The bed was made at a time when there was a surfeit of cheaply available elm, the silver lining in the cloud we know as Dutch elm disease. Stead was one of the first artist-woodworkers to unlock the mysterious inner structures and patterns of burr elm and the bed, by definition on a large scale, allowed imagination and material to collide, giving Stead the intellectual and physical space to explore the vast, unknown hinterland the wood offered.
As another astute Stead commentator, Andrew Guest, noted the artist was obsessed by atavistic thoughts, so what better place to lay these bare in the place most of us begin and end our lives, where we procreate and seek solace and comfort?
At the 'Scotland Creates' exhibition in Glasgow, in 1990, Stead exhibited a reinterpretation in wood of one of the dwellings at Skara Brae, Orkney's Neolithic village that lay buried for thousands of years until uncovered by a storm in the winter of 1850.
This bed continues Stead's pre-occupation with the deep past. Its corbelled roof is an echo of the technique favoured by the builders of stone structures such as Maes Howe, the burial chamber illuminated by the Sun's rays for a few minutes on the winter solstice.

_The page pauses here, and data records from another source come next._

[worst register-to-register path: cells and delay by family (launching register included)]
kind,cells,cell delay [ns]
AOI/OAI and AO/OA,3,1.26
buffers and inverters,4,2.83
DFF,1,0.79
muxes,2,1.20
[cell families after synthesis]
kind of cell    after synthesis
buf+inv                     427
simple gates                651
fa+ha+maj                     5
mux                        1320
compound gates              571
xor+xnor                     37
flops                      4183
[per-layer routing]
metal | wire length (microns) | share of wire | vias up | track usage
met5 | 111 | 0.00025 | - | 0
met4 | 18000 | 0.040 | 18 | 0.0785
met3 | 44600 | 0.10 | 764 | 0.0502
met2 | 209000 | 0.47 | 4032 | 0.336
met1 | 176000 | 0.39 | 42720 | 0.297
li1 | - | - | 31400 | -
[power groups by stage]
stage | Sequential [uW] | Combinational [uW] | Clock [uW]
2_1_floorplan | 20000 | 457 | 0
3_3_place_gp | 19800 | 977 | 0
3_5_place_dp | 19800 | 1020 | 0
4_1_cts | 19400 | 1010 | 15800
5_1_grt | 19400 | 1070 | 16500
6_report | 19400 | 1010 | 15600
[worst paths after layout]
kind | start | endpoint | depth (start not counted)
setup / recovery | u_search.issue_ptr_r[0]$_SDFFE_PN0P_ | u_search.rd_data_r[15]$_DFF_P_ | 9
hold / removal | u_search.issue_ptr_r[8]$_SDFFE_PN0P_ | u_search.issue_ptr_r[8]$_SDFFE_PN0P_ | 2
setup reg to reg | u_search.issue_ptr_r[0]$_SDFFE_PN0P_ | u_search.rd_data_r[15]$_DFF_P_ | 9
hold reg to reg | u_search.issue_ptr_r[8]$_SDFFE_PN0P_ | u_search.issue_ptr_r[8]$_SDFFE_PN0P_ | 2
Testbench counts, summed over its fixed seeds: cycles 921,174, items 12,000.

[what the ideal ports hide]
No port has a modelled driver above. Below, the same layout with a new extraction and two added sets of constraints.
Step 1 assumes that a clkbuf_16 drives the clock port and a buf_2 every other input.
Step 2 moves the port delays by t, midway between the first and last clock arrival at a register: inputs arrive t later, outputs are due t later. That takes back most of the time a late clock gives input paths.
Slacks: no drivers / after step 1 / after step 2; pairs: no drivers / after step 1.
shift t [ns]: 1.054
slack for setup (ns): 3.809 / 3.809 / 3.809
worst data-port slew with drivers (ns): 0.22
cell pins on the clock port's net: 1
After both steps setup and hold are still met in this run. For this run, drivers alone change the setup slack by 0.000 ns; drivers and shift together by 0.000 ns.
What follows belongs to an exercise in optimizing a design on an open flow for small area, a short achievable clock period and few clock cycles per item; a production flow would make more cautious choices.
The RTL was checked by simulation tests, not by an equivalence proof against the original design.

## flow/design.v (module list and top-level ports; edited modules follow where they fit)
// module chroma_window: 94 lines
// module csc_sum: 500 lines
// module filt_sum: 146 lines
// module rgb_packer: 113 lines
// module yuv_to_rgb: 49 lines
module yuv_to_rgb (
	input logic CLOCK_50_I,
	input logic resetn,
	input logic in_valid,
	input logic [SAMPLE_W-1:0] in_y_even,
	input logic [SAMPLE_W-1:0] in_y_odd,
	input logic [SAMPLE_W-1:0] in_u,
	input logic [SAMPLE_W-1:0] in_v,
	output logic busy,
	output logic out_valid,
	output logic [WORD_W-1:0] out_word,
	output logic out_line_end
);
  // ...
==> flow/flow/run.sh <==
#!/bin/bash
set -euo pipefail
bash standard.sh SETUP_SLACK_MARGIN=11 "BUFFER_PORTS_ARGS=-buffer_cell sky130_fd_sc_hd__buf_1" finish > make_finish.log 2>&1
==> flow/standard.sh <==
#!/bin/bash
# synth_recipe.tcl (not shown) runs the flow's synth.tcl, then flattens the netlist and writes it again
# the make line also repeats each setting of config.mk as NAME=value (left out here)
make -C /OpenROAD-flow-scripts/flow DESIGN_CONFIG=/design/flow/config.mk WORK_HOME=/design/flow/orfs CLKGATE_MAP_FILE= SYNTH_SCRIPT=/design/flow/synth_recipe.tcl "${@:-finish}"
==> flow/config.mk <==
export PLATFORM = sky130hd
export DESIGN_NAME = yuv_to_rgb
export DESIGN_NICKNAME = yuv_to_rgb
export VERILOG_FILES = /design/flow/design.v
export SDC_FILE = /design/flow/constraint.sdc
export NUM_CORES = 4
export LEC_CHECK = 0
export CAP_MARGIN = 20
export CORE_MARGIN = 2
export CORE_UTILIZATION = 60
export CTS_CLUSTER_DIAMETER = 100
export CTS_CLUSTER_SIZE = 30
export PLACE_DENSITY = 0.7
export SLEW_MARGIN = 20
==> flow/constraint.sdc <==
create_clock -name core_clock -period 15.0 [get_ports {CLOCK_50_I}]
set_input_delay 3.0000 -clock core_clock [delete_from_list [all_inputs] [get_ports {CLOCK_50_I}]]
set_output_delay 3.0000 -clock core_clock [all_outputs]
set_load 0.01 [all_outputs]
This design comes from an exercise in tuning for a short achievable clock period and few clock cycles on the open sky130 flow, not from production work. Only simulation tests tie the RTL to the original design; equivalence was not proved. Power figures rest on the tool's default switching activity, not on a simulated workload.

**design/flow/run.sh**
```bash
#!/bin/bash
# synth_recipe.tcl (not shown) runs the flow's synth.tcl, then flattens the netlist and writes it again
# the make line also repeats each setting of config.mk as NAME=value (left out here)
make -C /OpenROAD-flow-scripts/flow DESIGN_CONFIG=/design/flow/config.mk WORK_HOME=/design/flow/orfs CLKGATE_MAP_FILE= SYNTH_SCRIPT=/design/flow/synth_recipe.tcl finish
```
**design/flow/config.mk**
```make
export PLATFORM = sky130hd
export DESIGN_NAME = mips_cpu_bus
export DESIGN_NICKNAME = mips_cpu_bus
export VERILOG_FILES = /design/flow/design.v
export SDC_FILE = /design/flow/constraint.sdc
export NUM_CORES = 4
export LEC_CHECK = 0
export CAP_MARGIN = 20
export CORE_MARGIN = 2
export CORE_UTILIZATION = 40
export SLEW_MARGIN = 20
```
**design/flow/constraint.sdc**
```tcl
create_clock -name core_clock -period 11.0 [get_ports {clk}]
set_input_delay 2.2000 -clock core_clock [delete_from_list [all_inputs] [get_ports {clk}]]
set_output_delay 2.2000 -clock core_clock [all_outputs]
set_load 0.01 [all_outputs]
```
**design/flow/design.v**
```verilog
`default_nettype none
package mips_pkg;
    typedef logic [31:0] word_t;       
    typedef logic [4:0]  reg_addr_t;   
    typedef logic [4:0]  shamt_t;      
    typedef logic [15:0] imm_t;        
    typedef logic [25:0] jtarget_t;    
    typedef enum logic [4:0] {
        OP_ILLEGAL,   
        OP_ADDIU, OP_ADDU, OP_SUBU,
        OP_AND, OP_OR, OP_XOR,
        OP_ANDI, OP_ORI, OP_XORI, OP_LUI,
        OP_SLT, OP_SLTU,
        OP_SLL, OP_SRL, OP_SRA,
        OP_LW, OP_SW,
        OP_BEQ, OP_BNE, OP_J, OP_JAL, OP_JR
    } op_t;
    typedef enum logic [1:0] {
        FETCH,   
        EXEC,    
        MEM      
    } cpu_state_t;
    typedef struct packed {
        op_t       op;
        reg_addr_t rs;
        reg_addr_t rt;
        reg_addr_t rd;
        shamt_t    shamt;
        imm_t      imm;
        jtarget_t  target;
    } decoded_t;
    typedef struct packed {
        logic      en;
        reg_addr_t addr;
        word_t     data;
    } wb_t;
endpackage
`default_nettype wire
`default_nettype none
module mips_cpu_bus (
    input  logic        clk,
    input  logic        rst_n,
    output logic        active,
    output logic [31:0] register_v0,
    input  logic        waitrequest,
    input  logic [31:0] readdata,
    output logic [31:0] address,
    output logic        write,
    output logic        read,
    output logic [31:0] writedata,
    output logic [3:0]  byteenable
);
    localparam int R_SUM = 0, R_AND = 1, R_OR = 2, R_XOR = 3, R_IMM = 4,
                   R_SLT = 5, R_SLTU = 6, R_SH = 7, R_LINK = 8;
    logic [31:0] fpc;         
    logic        ir_v;        
    logic [4:0]  e_rs, e_rt, e_dst;
    logic [4:0]  e_shamt;
    logic [31:0] e_simm;      
    logic [31:0] e_pc4;       
    logic [8:0]  e_rsel;
    logic        e_we;        
    logic        e_beq, e_bne, e_jr, e_ld, e_st;
    logic [1:0]  e_shk;       
    logic [31:0] opa, opb, opb2;   
    logic        e_cin;
    logic        m_v;
    logic        m_ld;
    logic [4:0]  m_rt;
    logic [31:0] m_addr;
    logic [31:0] m_wdata;
    logic [31:0] rf [1:31];
    logic fetch_req;
    assign fetch_req  = !m_v && (fpc != 32'd0);
    assign read       = m_v ? m_ld : fetch_req;
    assign write      = m_v && !m_ld;
    assign address    = m_v ? m_addr : fpc;
    assign writedata  = m_wdata;
    assign byteenable = 4'b1111;
    logic f_acc, m_acc;
    assign f_acc = fetch_req && !waitrequest;
    assign m_acc = m_v && !waitrequest;
    logic        e_go;
    logic [32:0] sum;
    logic        slt, sltu;
    logic [31:0] shres;
    logic [31:0] result;
    logic        taken;
    logic        redirect;
    logic [31:0] target;
    assign e_go = ir_v && !m_v;
    assign sum  = {1'b0, opa} + {1'b0, opb2} + {32'd0, e_cin};
    assign slt  = (opa[31] ^ opb[31]) ? opa[31] : sum[31];
    assign sltu = !sum[32];
    always_comb begin
        case (e_shk)
            2'd2:    shres = opb >> e_shamt;
            2'd3:    shres = $signed(opb) >>> e_shamt;
            default: shres = opb << e_shamt;
        endcase
    end
    assign result = ({32{e_rsel[R_SUM]}}  & sum[31:0])
                  | ({32{e_rsel[R_AND]}}  & (opa & opb2))
                  | ({32{e_rsel[R_OR]}}   & (opa | opb2))
                  | ({32{e_rsel[R_XOR]}}  & (opa ^ opb2))
                  | ({32{e_rsel[R_IMM]}}  & opb2)
                  | ({32{e_rsel[R_SLT]}}  & {31'd0, slt})
                  | ({32{e_rsel[R_SLTU]}} & {31'd0, sltu})
                  | ({32{e_rsel[R_SH]}}   & shres)
                  | ({32{e_rsel[R_LINK]}} & e_pc4);
    assign taken    = (e_beq && (opa == opb)) || (e_bne && (opa != opb)) || e_jr;
    assign redirect = e_go && taken;
    assign target   = e_jr ? opa : (e_pc4 + {e_simm[29:0], 2'b00});
    logic e_wr;   
    assign e_wr = e_go && e_we;
    logic [5:0]  f_op, f_fn;
    logic [4:0]  f_rs, f_rt, f_rd;
    logic [31:0] f_pc4;
    logic        f_j;
    logic [31:0] f_jt;
    logic [8:0]  f_rsel;
    logic        f_we;
    logic [4:0]  f_dst;
    logic        f_beq, f_bne, f_jr, f_ld, f_st;
    logic [1:0]  f_bsel;      
    logic        f_inv;       
    logic [31:0] f_imm2;
    assign f_op  = readdata[31:26];
    assign f_fn  = readdata[5:0];
    assign f_rs  = readdata[25:21];
    assign f_rt  = readdata[20:16];
    assign f_rd  = readdata[15:11];
    assign f_pc4 = fpc + 32'd4;
    assign f_j   = (f_op == 6'h02) || (f_op == 6'h03);
    assign f_jt  = {f_pc4[31:28], readdata[25:0], 2'b00};
    always_comb begin
        f_rsel = '0;
        f_we   = 1'b0;
        f_dst  = f_rt;
        f_beq  = 1'b0;
        f_bne  = 1'b0;
        f_jr   = 1'b0;
        f_ld   = 1'b0;
        f_st   = 1'b0;
        f_bsel = 2'd0;
        f_inv  = 1'b0;
        case (f_op)
            6'h00: begin
                f_dst = f_rd;
                case (f_fn)
                    6'h00, 6'h02, 6'h03: begin f_we = 1'b1; f_rsel[R_SH] = 1'b1; end
                    6'h08: f_jr = (f_rt == 5'd0);
                    6'h21: begin f_we = 1'b1; f_rsel[R_SUM] = 1'b1; end
                    6'h23: begin f_we = 1'b1; f_rsel[R_SUM] = 1'b1; f_inv = 1'b1; end
                    6'h24: begin f_we = 1'b1; f_rsel[R_AND] = 1'b1; end
                    6'h25: begin f_we = 1'b1; f_rsel[R_OR] = 1'b1; end
                    6'h26: begin f_we = 1'b1; f_rsel[R_XOR] = 1'b1; end
                    6'h2a: begin f_we = 1'b1; f_rsel[R_SLT] = 1'b1; f_inv = 1'b1; end
                    6'h2b: begin f_we = 1'b1; f_rsel[R_SLTU] = 1'b1; f_inv = 1'b1; end
                    default: ;
                endcase
            end
            6'h03: begin f_we = 1'b1; f_dst = 5'd31; f_rsel[R_LINK] = 1'b1; end
            6'h04: f_beq = 1'b1;
            6'h05: f_bne = 1'b1;
            6'h09: begin f_we = 1'b1; f_rsel[R_SUM] = 1'b1; f_bsel = 2'd1; end
            6'h0c: begin f_we = 1'b1; f_rsel[R_AND] = 1'b1; f_bsel = 2'd2; end
            6'h0d: begin f_we = 1'b1; f_rsel[R_OR] = 1'b1;  f_bsel = 2'd2; end
            6'h0e: begin f_we = 1'b1; f_rsel[R_XOR] = 1'b1; f_bsel = 2'd2; end
            6'h0f: begin f_we = 1'b1; f_rsel[R_IMM] = 1'b1; f_bsel = 2'd3; end
            6'h23: begin f_ld = 1'b1; f_bsel = 2'd1; end
            6'h2b: begin f_st = 1'b1; f_bsel = 2'd1; end
            default: ;
        endcase
        if (f_dst == 5'd0) f_we = 1'b0;
    end
    always_comb begin
        case (f_bsel)
            2'd1:    f_imm2 = {{16{readdata[15]}}, readdata[15:0]};
            2'd2:    f_imm2 = {16'd0, readdata[15:0]};
            default: f_imm2 = {readdata[15:0], 16'd0};
        endcase
    end
    logic [31:0] wdata;       
    logic [4:0]  waddr;
    logic        wen;
    assign wdata = m_v ? readdata : result;
    assign waddr = m_v ? m_rt : e_dst;
    assign wen   = m_v ? (m_acc && m_ld) : e_wr;
    logic [31:0] rf_rs, rf_rt, f_a, f_b;
    assign rf_rs = (f_rs == 5'd0) ? 32'd0 : rf[f_rs];
    assign rf_rt = (f_rt == 5'd0) ? 32'd0 : rf[f_rt];
    assign f_a   = (e_wr && e_dst == f_rs) ? result : rf_rs;
    assign f_b   = (e_wr && e_dst == f_rt) ? result : rf_rt;
    logic [31:0] fpc_d;
    always_comb begin
        if (redirect)   fpc_d = target;
        else if (f_acc) fpc_d = f_j ? f_jt : f_pc4;
        else            fpc_d = fpc;
    end
    always_ff @(posedge clk) begin
        if (!rst_n) begin
            fpc    <= 32'hBFC0_0000;
            ir_v   <= 1'b0;
            m_v    <= 1'b0;
            active <= 1'b0;
        end else begin
            fpc    <= fpc_d;
            active <= (fpc_d != 32'd0);
            if (m_v) begin
                m_v <= waitrequest;
            end else begin
                ir_v <= f_acc && !redirect;
                m_v  <= e_go && (e_ld || e_st);
            end
        end
    end
    always_ff @(posedge clk) begin
        if (!m_v) begin
            e_rs    <= f_rs;
            e_rt    <= f_rt;
            e_dst   <= f_dst;
            e_shamt <= readdata[10:6];
            e_shk   <= readdata[1:0];
            e_simm  <= {{16{readdata[15]}}, readdata[15:0]};
            e_pc4   <= f_pc4;
            e_rsel  <= f_rsel;
            e_we    <= f_we;
            e_beq   <= f_beq;
            e_bne   <= f_bne;
            e_jr    <= f_jr;
            e_ld    <= f_ld;
            e_st    <= f_st;
            e_cin   <= f_inv;
            opa     <= f_a;
            opb     <= f_b;
            opb2    <= (f_bsel != 2'd0) ? f_imm2 : (f_inv ? ~f_b : f_b);
        end else if (m_ld && m_rt != 5'd0) begin
            if (e_rs == m_rt) opa <= readdata;
            if (e_rt == m_rt) begin
                opb <= readdata;
                if (e_bsel_rt) opb2 <= e_cin ? ~readdata : readdata;
            end
        end
    end
    logic e_bsel_rt;   
    always_ff @(posedge clk) begin
        if (!m_v) e_bsel_rt <= (f_bsel == 2'd0);
    end
    always_ff @(posedge clk) begin
        if (!m_v) begin
            m_ld    <= e_ld;
            m_rt    <= e_rt;
            m_addr  <= sum[31:0];
            m_wdata <= opb;
        end
    end
    always_ff @(posedge clk) begin
        if (!rst_n) begin
            for (int i = 1; i < 32; i++) rf[i] <= 32'd0;
        end else if (wen && waddr != 5'd0) begin
            rf[waddr] <= wdata;
        end
    end
    assign register_v0 = rf[5'd2];
endmodule
`default_nettype wire
```
==> report_table.html <==
<table>
<tr><th>Metric</th><th>Value</th></tr>
<tr><th colspan="2">Synth</th></tr>
<tr><td>Simple-gate share of the synthesized area</td><td>10.4%</td></tr>
<tr><td>Number of synthesized flops with an enable pin</td><td>1270</td></tr>
<tr><td>Number of distinct standard cells referenced by the synthesized netlist</td><td>93</td></tr>
<tr><td>Area share of fa/ha/maj cells after synthesis</td><td>1.71%</td></tr>
<tr><td>Dominant combinational cell family by area after synthesis</td><td>multiplexers</td></tr>
<tr><td>Cell with the most instances after synthesis</td><td>sky130_fd_sc_hd__edfxtp_1</td></tr>
<tr><td>Count of state elements after synthesis</td><td>1305</td></tr>
<tr><td>Portion of synthesized cell area occupied by the leading cell type</td><td>50.7%</td></tr>
<tr><td>Portion of netlist area occupied by mux cells</td><td>23.2%</td></tr>
<tr><td>Share of the synthesized area in compound gates (AO/OA/AOI/OAI)</td><td>7.06%</td></tr>
<tr><td>Gate Count Post-Synth</td><td>5834</td></tr>
<tr><td>Cell types occupying the most area after synthesis</td><td>sky130_fd_sc_hd__edfxtp_1, sky130_fd_sc_hd__mux4_2, sky130_fd_sc_hd__nor2_1, sky130_fd_sc_hd__clkbuf_1, sky130_fd_sc_hd__ha_1</td></tr>
<tr><td>Sequential element share of the synthesized area</td><td>51.6%</td></tr>
<tr><td>Library cell with the largest summed area after synthesis</td><td>sky130_fd_sc_hd__edfxtp_1</td></tr>
<tr><td>XOR/XNOR Fraction of Synth Area</td><td>2.14%</td></tr>
<tr><td>Post-synth design cell area</td><td>75300 um2</td></tr>
<tr><td>Primary FF master, synth</td><td>sky130_fd_sc_hd__edfxtp_1</td></tr>
<tr><td>Top cells by instance count after synthesis</td><td>sky130_fd_sc_hd__edfxtp_1, sky130_fd_sc_hd__nor2_1, sky130_fd_sc_hd__mux4_2</td></tr>
<tr><td>Async set or reset register ratio after synthesis</td><td>0%</td></tr>
<tr><td>Yosys Warn Count</td><td>1</td></tr>
<tr><td>Mean instance size in the synthesized netlist</td><td>12.9 um2</td></tr>
<tr><th colspan="2">Cells and area</th></tr>
<tr><td>Final standard cell count with taps included and fillers excluded</td><td>8341</td></tr>
<tr><td>P&amp;R area growth vs syn</td><td>11.2%</td></tr>
<tr><td>Fraction of layout cells with a size suffix above 1</td><td>20.8%</td></tr>
<tr><td>Count of nets after finishing</td><td>5861</td></tr>
<tr><th colspan="2">Setup path</th></tr>
<tr><td>Cell-by-cell trace of the critical path</td><td>buf_2 -&gt; buf_4 -&gt; inv_1 -&gt; a21oi_1 -&gt; nand2b_1 -&gt; nor2_1 -&gt; nand2_2 -&gt; nand2_2</td></tr>
<tr><td>Number of cells on the worst reg-to-reg path</td><td>11</td></tr>
<tr><td>Critical path start-end classification</td><td>in -&gt; reg</td></tr>
<tr><td>Critical path launch point type</td><td>input pin</td></tr>
<tr><td>Data arrival time of the critical path</td><td>6640 ps</td></tr>
<tr><td>Launch point of the critical path</td><td>rst_n</td></tr>
<tr><td>R2R setup slack</td><td>5440 ps</td></tr>
<tr><td>Slowest Stage Delay on Critical Path</td><td>940 ps</td></tr>
<tr><td>Critical-path maximum fanout</td><td>35</td></tr>
<tr><td>Crit-path slowest cell</td><td>sky130_fd_sc_hd__nand2_2</td></tr>
<tr><td>Worst flop-to-flop path startpoint</td><td>e_shamt[0]</td></tr>
<tr><td>Most frequent CP cell</td><td>sky130_fd_sc_hd__nand2_2</td></tr>
<tr><td>CP Data Required Time</td><td>11430 ps</td></tr>
<tr><td>Endpoint type of the worst setup path</td><td>flop</td></tr>
<tr><th colspan="2">STA</th></tr>
<tr><td>Transition time of the tightest slew-check pin</td><td>1300 ps</td></tr>
<tr><td>Setup TNS Final</td><td>0 ps</td></tr>
<tr><td>Max Clock Freq</td><td>0.161 GHz</td></tr>
<tr><td>Endpoints failing hold</td><td>0</td></tr>
<tr><td>Period utilisation layout</td><td>56.5%</td></tr>
<tr><td>Clock Skews</td><td>72.4 ps</td></tr>
<tr><td>Time the worst path needs with I/O delays and setup</td><td>6210 ps</td></tr>
<tr><td>Final number of max-transition violations</td><td>0</td></tr>
<tr><td>Setup repair after global routing missed its margin</td><td>false</td></tr>
<tr><td>Final setup slack of the worst path</td><td>4790 ps</td></tr>
<tr><td>Worst slew margin relative to its limit</td><td>12.2%</td></tr>
<tr><td>Final setup violating endpoints</td><td>0</td></tr>
<tr><th colspan="2">Clock tree</th></tr>
<tr><td>Clock input transition at the sequential cells of the worst setup and hold paths</td><td>60 ps</td></tr>
<tr><td>Post-CTS Setup Repair Bufs</td><td>0</td></tr>
<tr><td>CTS resizes</td><td>0</td></tr>
<tr><td>Worst-skew pair later-pin latency</td><td>840 ps</td></tr>
<tr><td>Clock net sink count</td><td>1305</td></tr>
<tr><td>TritonCTS clock tree</td><td>done</td></tr>
<tr><td>Inserted Clock Buffers</td><td>145</td></tr>
<tr><td>H-tree depth</td><td>4</td></tr>
<tr><td>Buffer cell driving the clock tree root</td><td>sky130_fd_sc_hd__clkbuf_16</td></tr>
<tr><td>Largest buffer count on any clock path</td><td>3</td></tr>
<tr><td>Number of hold-repair buffers added at the cts stage</td><td>0</td></tr>
<tr><th colspan="2">GRT</th></tr>
<tr><td>Number of global-route vias before repair</td><td>50900</td></tr>
<tr><td>Remaining global-route overflow</td><td>0</td></tr>
<tr><td>Total routing usage reported by global routing</td><td>29.4%</td></tr>
<tr><td>First-pass GRT wire length</td><td>399000 um</td></tr>
<tr><td>Number of antenna violations at the first check in global routing</td><td>20</td></tr>
<tr><td>Pin count of the biggest net entering global routing</td><td>113</td></tr>
<tr><th colspan="2">Routing</th></tr>
<tr><td>Sum of routed wire length over all layers</td><td>286000 um</td></tr>
<tr><td>DRC</td><td>0</td></tr>
<tr><td>Total via count in the routed design</td><td>54500</td></tr>
<tr><td>Average vias per placed instance</td><td>6.53</td></tr>
<tr><td>Final ANT Viol Nets</td><td>0</td></tr>
<tr><td>Detailed-routing iteration count for the pre-antenna-repair pass</td><td>10</td></tr>
<tr><td>Mean routed wirelength per cell</td><td>34.3 um</td></tr>
<tr><td>Iter 0 DRT Violations</td><td>9099</td></tr>
<tr><th colspan="2">Placed design</th></tr>
<tr><td>DPL Wire Length</td><td>200000 um</td></tr>
<tr><td>Pre-CTS worst setup slack</td><td>4170 ps</td></tr>
<tr><td>Final weighted congestion in routability-driven placement</td><td>0.986</td></tr>
<tr><td>Dpl cells</td><td>8073</td></tr>
<tr><td>IO buf count</td><td>133</td></tr>
<tr><th colspan="2">Pwr</th></tr>
<tr><td>Internal</td><td>9.35 mW</td></tr>
<tr><td>Net switching fraction of the power</td><td>30.3%</td></tr>
<tr><td>Proportion of power drawn by combinational gates</td><td>18.1%</td></tr>
<tr><td>Clk pwr share</td><td>36.3%</td></tr>
<tr><td>Overall Power</td><td>13.4 mW</td></tr>
<tr><td>Power per Cell Area</td><td>160 nW/um2</td></tr>
<tr><td>Leakage power figure</td><td>28.7 nW</td></tr>
<tr><td>Part of the power in registers</td><td>45.6%</td></tr>
<tr><td>Worst vdd ir</td><td>0.169 mV</td></tr>
<tr><td>Net switching power of the design</td><td>4.07 mW</td></tr>
<tr><th colspan="2">Die</th></tr>
<tr><td>Number of standard-cell rows in the floorplan</td><td>159</td></tr>
<tr><td>Initial Util</td><td>40.2%</td></tr>
<tr><td>Ports</td><td>138</td></tr>
<tr><td>Die height</td><td>438 um</td></tr>
<tr><td>Core ar.</td><td>187000 um2</td></tr>
<tr><td>DIE AREA</td><td>192000 um2</td></tr>
<tr><td>Die Wd</td><td>438 um</td></tr>
<tr><th colspan="2">Job</th></tr>
<tr><td>Number of max-cap violations</td><td>0</td></tr>
<tr><th colspan="2">Min path</th></tr>
<tr><td>Worst min-delay path category</td><td>reg -&gt; reg</td></tr>
<tr><td>Hold wc startpoint</td><td>e_rt[3]</td></tr>
<tr><td>Depth of the worst hold-timing path</td><td>0</td></tr>
<tr><th colspan="2">Status</th></tr>
<tr><td>Outcome</td><td>timing/DRC/antenna clean</td></tr>
</table>
==> cell usage in the layout, fill, tap and decap left out, drive strengths merged, types with 30 or more instances in the layout <==
master,n
edfxtp,1270
nor2,1270
mux4,698
nand2,303
clkbuf,177
a21oi,164
o21ai,164
inv,156
buf,140
clkdlybuf4s50,122
mux2i,120
ha,98
xor2,94
xnor2,90
nand3,76
clkinv,67
nor3,48
mux2,46
nand2b,45
o211ai,43
o221ai,40
a21o,37
conb,36
dfxtp,35
a31oi,33
a22oi,31
and3,30
==> worst max-delay path, delay by kind of cell <==
kind            cells  cell delay, ps
compound gates      1             630
buf+inv             3            1180
simple gates        4            2580
==> per-layer routing <==
| metal | vias up | global-route usage (%) | part of all wire (%) |
|---|---|---|---|
| li1 | 22000 | - | - |
| met1 | 28000 | 41.4 | 38 |
| met2 | 3923 | 43.0 | 44 |
| met3 | 500 | 6.29 | 12 |
| met4 | 6 | 15.3 | 6.1 |
| met5 | - | 0 | 0.012 |
==> state kept, by name (all words and copies together), names as in the netlist, 4 cells and up <==
register  cells
rf         1024
e_pc4        32
fpc          32
m_addr       32
m_wdata      32
opa          32
opb2         32
opb          32
e_simm       11
e_rsel        9
e_dst         5
e_rs          5
e_rt          5
m_rt          5
e_shamt       4
==> final cells by class <==
| type | instances | area [um2] |
|---|---|---|
| Antenna cell | 9 | 22.5 |
| Timing Repair Buffer | 262 | 2380 |
| Clock buffer | 177 | 3790 |
| Sequential cell | 1305 | 38800 |
| Tap cell | 2495 | 3120 |
| Clock inverter | 82 | 917 |
| Fill cell | 16800 | 104000 |
| Multi-Input combinational cell | 3860 | 34000 |
| Inverter | 151 | 574 |
==> cell families (layout without fill, tap and decap cells) <==
kind of cell | after synthesis | count (layout)
AND/OR/NAND/NOR | 1897 | 1897
adder cells (fa/ha/maj) | 101 | 101
multiplexers | 864 | 864
buffers and inverters | 703 | 672
AO/OA/AOI/OAI | 778 | 778
flip-flops | 1305 | 1305
XOR/XNOR | 184 | 184
other | 2 | 45
==> per-stage QoR <==
stage | hold WS, ps | utilization [%] | cell area, um2
after floorplan | 421 | - | 75400
after detailed placement | 438 | 42.1 | 78900
after CTS | 413 | 44.6 | 83600
after global placement | 433 | 42.1 | 78900
after global routing | 449 | 44.6 | 83700
final | 420 | 44.6 | 83700
==> path summary, 6_finish.rpt <==
kind	to
worst min-delay path	m_rt[3]
worst max register to register	rf[17][13]
worst max-delay path	rf[14][5]
worst min register to register	m_rt[3]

In the bed, lying on one's back, looking upwards, it's possible to stare back into the abysm of time and to be moved by the same energies that inspired the Neolithic builders of Orkney. In this curtained bed, as in Maeshowe, in the words of Orcadian poet, George Mackay Brown, "...The blackness is as solid as a / stone that locks a tomb. / No star shines here..."[1]
Here we may sleep and dream, as secure as in the womb, temporarily untroubled and untouched by the colder outside world.